Slips: dalle piante un nuovo materiale super scivoloso, idrorepellente ed oleorepellente

Fonte: www.architetturaecosostenibile.it

I ricercatori della Harvard School of Engineering and Applied Sciences, sfruttando la capacità delle piante carnivore di far scivolare al loro interno le prede, hanno messo a punto un materiale innovativo chiamato Slips, che apre una nuova strada tra i materiali superscivolosi e resistenti all’usura.

La ricerca è partita osservando piante come la Darlingtonia californica che per nutrirsi attira gli insetti grazie alle sue ghiandole nettarifere e li fa scivolare all’interno della sua struttura a forma di tubo espanso rivestita di un liquido talmente viscoso da impedirne loro la via di fuga. Questo fluido rende praticamente nullo l’attrito tra l’insetto e la pianta stessa. Spiegato nel dettaglio da Joanna Aizenbberg, è come se il grasso presente all’estremità delle zampe degli insetti non facesse presa su questo rivestimento talmente scivoloso che rende la superficie della pianta, oltre che idrorepellente, anche totalmente oleorepellente.

La base del materiale sintetico ricreato in laboratorio ed ispirato alla Darlingtonia è caratterizzato da un substrato poroso nano-strutturato impregnato da un liquido lubrificante. Quando una goccia di un altro liquido si deposita sulla superficie il lubrificante evita il contatto diretto con la base sottostante rendendo facilmente pulibile l’eventuale macchia.

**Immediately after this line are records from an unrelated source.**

[src/rtl/batcharger_adc_seq_if.sv]
// ---------------------------------------------------------------------------
// batcharger_adc_seq_if
//
// Connection between the charger's measurement sequencer and the shared
// 8-bit ADC with its analog input mux.
//
// Signals:
//   adc_sel   [1:0]  mux select (00 voltage, 01 current, 10 temperature)
//   adc_start        one-cycle conversion start pulse
//   adc_done         conversion complete, single-cycle pulse
//   adc_data  [7:0]  conversion result, valid while adc_done is high
//
// Modports:
//   master  - sequencer side (drives select/start, receives done/data)
//   slave   - ADC side (receives select/start, drives done/data)
// ---------------------------------------------------------------------------
interface batcharger_adc_seq_if;
    logic [1:0] adc_sel;
    logic       adc_start;
    logic       adc_done;
    logic [7:0] adc_data;

    modport master (
        output adc_sel,
        output adc_start,
        input  adc_done,
        input  adc_data
    );

    modport slave (
        input  adc_sel,
        input  adc_start,
        output adc_done,
        output adc_data
    );
endinterface

[src/rtl/batcharger_adc_seq.sv]
// ---------------------------------------------------------------------------
// batcharger_adc_seq
//
// ADC measurement sequencer for the battery charger. Scans the shared ADC
// over the enabled monitor channels (voltage, current, temperature), keeps
// the latest code of each channel and flags when both voltage and
// temperature readings are valid.
//
// Parameters:
//   SETTLE   cycles the mux select is held before each start (1..15)
//   TIMEOUT  max cycles waiting for adc_done after a start (2..255)
//
// Ports:
//   clk                   sequencer clock
//   rst                   asynchronous active-high reset
//   en                    block enable
//   vmonen/imonen/tmonen  channel scan enables
//   adc                   ADC handshake (master modport of
//                         batcharger_adc_seq_if)
//   vbat/ibat/tbat [7:0]  latest voltage / current / temperature codes
//   vtok                  voltage and temperature readings are valid
//
// Configuration macro:
//   BATCHARGER_ADC_AVG_EN  when defined, every channel visit performs two
//                          back-to-back conversions and stores their
//                          rounded mean; otherwise one conversion is stored
//                          unmodified.
// ---------------------------------------------------------------------------
module batcharger_adc_seq #(
    parameter int SETTLE  = 4,
    parameter int TIMEOUT = 64
) (
    input  logic                        clk,
    input  logic                        rst,
    input  logic                        en,
    input  logic                        vmonen,
    input  logic                        imonen,
    input  logic                        tmonen,
    batcharger_adc_seq_if.master        adc,
    output logic [7:0]                  vbat,
    output logic [7:0]                  ibat,
    output logic [7:0]                  tbat,
    output logic                        vtok
);

    localparam logic [2:0] IDLE   = 3'd0;
    localparam logic [2:0] SELECT = 3'd1;
    localparam logic [2:0] START  = 3'd2;
    localparam logic [2:0] WAIT   = 3'd3;
    localparam logic [2:0] STORE  = 3'd4;

    localparam logic [3:0] SETTLE_LAST  = 4'(SETTLE - 1);
    localparam logic [7:0] TIMEOUT_LAST = 8'(TIMEOUT - 1);

    logic [2:0] state;
    logic [1:0] chan;
    logic [3:0] settle_cnt;
    logic [7:0] wait_cnt;
    logic [7:0] sample;
    logic       v_ok;
    logic       i_ok;
    logic       t_ok;

    logic [2:0] mon;
    logic [2:0] first_pick;
    logic [2:0] next_pick;

`ifdef BATCHARGER_ADC_AVG_EN
    logic       second;
    logic [7:0] first_sample;
    logic [8:0] avg_sum;

    // 9-bit sum keeps the carry; the +1 gives round-half-up after >>1.
    assign avg_sum = {1'b0, first_sample} + {1'b0, adc.adc_data} + 9'd1;
`endif

    // Bit index matches the channel code: 0 voltage, 1 current, 2 temp.
    assign mon = {tmonen, imonen, vmonen};

    // Returns {found, channel}: the first enabled channel among c+1, c+2
    // and c (modulo 3). Starting from c=2 yields the V, I, T priority order.
    function automatic logic [2:0] pick_next(input logic [1:0] c,
                                             input logic [2:0] ens);
        logic [1:0] c1;
        logic [1:0] c2;
        c1 = (c == 2'd2) ? 2'd0 : c + 2'd1;
        c2 = (c1 == 2'd2) ? 2'd0 : c1 + 2'd1;
        if (ens[c1])
            return {1'b1, c1};
        else if (ens[c2])
            return {1'b1, c2};
        else if (ens[c])
            return {1'b1, c};
        else
            return 3'b000;
    endfunction

    assign first_pick = pick_next(2'd2, mon);
    assign next_pick  = pick_next(chan, mon);

    // The select register only changes on SELECT entry, so the mux input is
    // stable for the whole settle/convert/store window.
    assign adc.adc_sel   = chan;
    assign adc.adc_start = (state == START);
    assign vtok          = v_ok & t_ok;

    // Sequencer. Dropping en overrides every state: back to IDLE, flags
    // cleared, result registers untouched. adc_done is only looked at in
    // WAIT, so stray pulses elsewhere have no effect.
    always_ff @(posedge clk or posedge rst) begin
        if (rst) begin
            state      <= IDLE;
            chan       <= 2'd0;
            settle_cnt <= 4'd0;
            wait_cnt   <= 8'd0;
            sample     <= 8'd0;
            v_ok       <= 1'b0;
            i_ok       <= 1'b0;
            t_ok       <= 1'b0;
            vbat       <= 8'd0;
            ibat       <= 8'd0;
            tbat       <= 8'd0;
`ifdef BATCHARGER_ADC_AVG_EN
            second       <= 1'b0;
            first_sample <= 8'd0;
`endif
        end else if (!en) begin
            state      <= IDLE;
            settle_cnt <= 4'd0;
            wait_cnt   <= 8'd0;
            v_ok       <= 1'b0;
            i_ok       <= 1'b0;
            t_ok       <= 1'b0;
`ifdef BATCHARGER_ADC_AVG_EN
            second     <= 1'b0;
`endif
        end else begin
            case (state)
                IDLE: begin
                    if (first_pick[2]) begin
                        chan       <= first_pick[1:0];
                        settle_cnt <= 4'd0;
                        state      <= SELECT;
                    end
                end

                SELECT: begin
                    if (settle_cnt == SETTLE_LAST) begin
                        settle_cnt <= 4'd0;
                        state      <= START;
                    end else begin
                        settle_cnt <= settle_cnt + 4'd1;
                    end
                end

                START: begin
                    wait_cnt <= 8'd0;
                    state    <= WAIT;
                end

                WAIT: begin
                    if (adc.adc_done) begin
                        wait_cnt <= 8'd0;
`ifdef BATCHARGER_ADC_AVG_EN
                        // First result is parked and a second start is
                        // issued straight away without re-settling.
                        if (!second) begin
                            first_sample <= adc.adc_data;
                            second       <= 1'b1;
                            state        <= START;
                        end else begin
                            sample <= avg_sum[8:1];
                            second <= 1'b0;
                            state  <= STORE;
                        end
`else
                        sample <= adc.adc_data;
                        state  <= STORE;
`endif
                    end else if (wait_cnt == TIMEOUT_LAST) begin
                        // A dead ADC invalidates everything; keep scanning
                        // so the readings recover once it answers again.
                        wait_cnt <= 8'd0;
                        v_ok     <= 1'b0;
                        i_ok     <= 1'b0;
                        t_ok     <= 1'b0;
`ifdef BATCHARGER_ADC_AVG_EN
                        second   <= 1'b0;
`endif
                        if (next_pick[2]) begin
                            chan  <= next_pick[1:0];
                            state <= SELECT;
                        end else begin
                            state <= IDLE;
                        end
                    end else begin
                        wait_cnt <= wait_cnt + 8'd1;
                    end
                end

                STORE: begin
                    // The visit completes even if its enable dropped
                    // meanwhile; enables only steer the next choice.
                    case (chan)
                        2'd0: begin
                            vbat <= sample;
                            v_ok <= 1'b1;
                        end
                        2'd1: begin
                            ibat <= sample;
                            i_ok <= 1'b1;
                        end
                        default: begin
                            tbat <= sample;
                            t_ok <= 1'b1;
                        end
                    endcase
                    if (next_pick[2]) begin
                        chan  <= next_pick[1:0];
                        state <= SELECT;
                    end else begin
                        state <= IDLE;
                    end
                end

                default: state <= IDLE;
            endcase
        end
    end

endmodule

[src/flat_wrapper.sv]
// flat-port wrapper written by rule: the top's interface ports become plain ports
module batcharger_adc_seq_flat 
#(
    parameter int SETTLE  = 4,
    parameter int TIMEOUT = 64
)
  (clk, rst, en, vmonen, imonen, tmonen, vbat, ibat, tbat, vtok, adc_adc_sel, adc_adc_start, adc_adc_done, adc_adc_data);
  batcharger_adc_seq_if adc_i ();
  input  logic clk;
  input  logic rst;
  input  logic en;
  input  logic vmonen;
  input  logic imonen;
  input  logic tmonen;
  output logic [7:0] vbat;
  output logic [7:0] ibat;
  output logic [7:0] tbat;
  output logic vtok;
  output wire logic [$bits(adc_i.adc_sel)-1:0] adc_adc_sel;
  output wire logic [$bits(adc_i.adc_start)-1:0] adc_adc_start;
  input wire logic [$bits(adc_i.adc_done)-1:0] adc_adc_done;
  input wire logic [$bits(adc_i.adc_data)-1:0] adc_adc_data;
  assign adc_adc_sel = adc_i.adc_sel;
  assign adc_adc_start = adc_i.adc_start;
  assign adc_i.adc_done = adc_adc_done;
  assign adc_i.adc_data = adc_adc_data;
  batcharger_adc_seq #(.SETTLE(SETTLE), .TIMEOUT(TIMEOUT)) u_core (.clk(clk), .rst(rst), .en(en), .vmonen(vmonen), .imonen(imonen), .tmonen(tmonen), .adc(adc_i), .vbat(vbat), .ibat(ibat), .tbat(tbat), .vtok(vtok));
endmodule
[config.mk]
export PLATFORM = sky130hd
export DESIGN_NAME = batcharger_adc_seq_flat
export DESIGN_NICKNAME = d
export VERILOG_FILES = /design/src/rtl/batcharger_adc_seq_if.sv /design/src/rtl/batcharger_adc_seq.sv /design/src/flat_wrapper.sv
export SDC_FILE = /design/constraint.sdc
export NUM_CORES = 1
export LEC_CHECK = 0
export ABC_AREA = 1
export CORE_MARGIN = 2
export CORE_UTILIZATION = 40
export DETAILED_ROUTE_END_ITERATION = 10
export GPL_TIMING_DRIVEN = 0
export PLACE_DENSITY = 0.68
export SYNTH_ARGS = -nofsm -noshare
export SYNTH_HDL_FRONTEND = slang
export SYNTH_SLANG_ARGS = --single-unit
[constraint.sdc]
create_clock -name clk -period 1.9 [get_ports clk]
set_input_delay 0.38 -clock clk [delete_from_list [all_inputs] [get_ports clk]]
set_output_delay 0.38 -clock clk [all_outputs]
set_load 0.02 [all_outputs]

Test effettuati su un campione SLIPS dimostrano come questo materiale non solo riesca a mantenere la superficie pulita, liscia e priva di difetti ma se sottoposto a graffi o prove di usura si auto ripara ripristinando le sue qualità repellenti.

La sua caratteristica di poter essere prodotto in versione totalmente trasparente lo rende un materiale interessante non solo nel campo dell’ottica, ma unito alla resistenza al freddo e alle alte pressioni lo rendono un materiale interessante anche in settori come l’architettura e l’arredo urbano ad esempio per superfici vetrate autopulenti.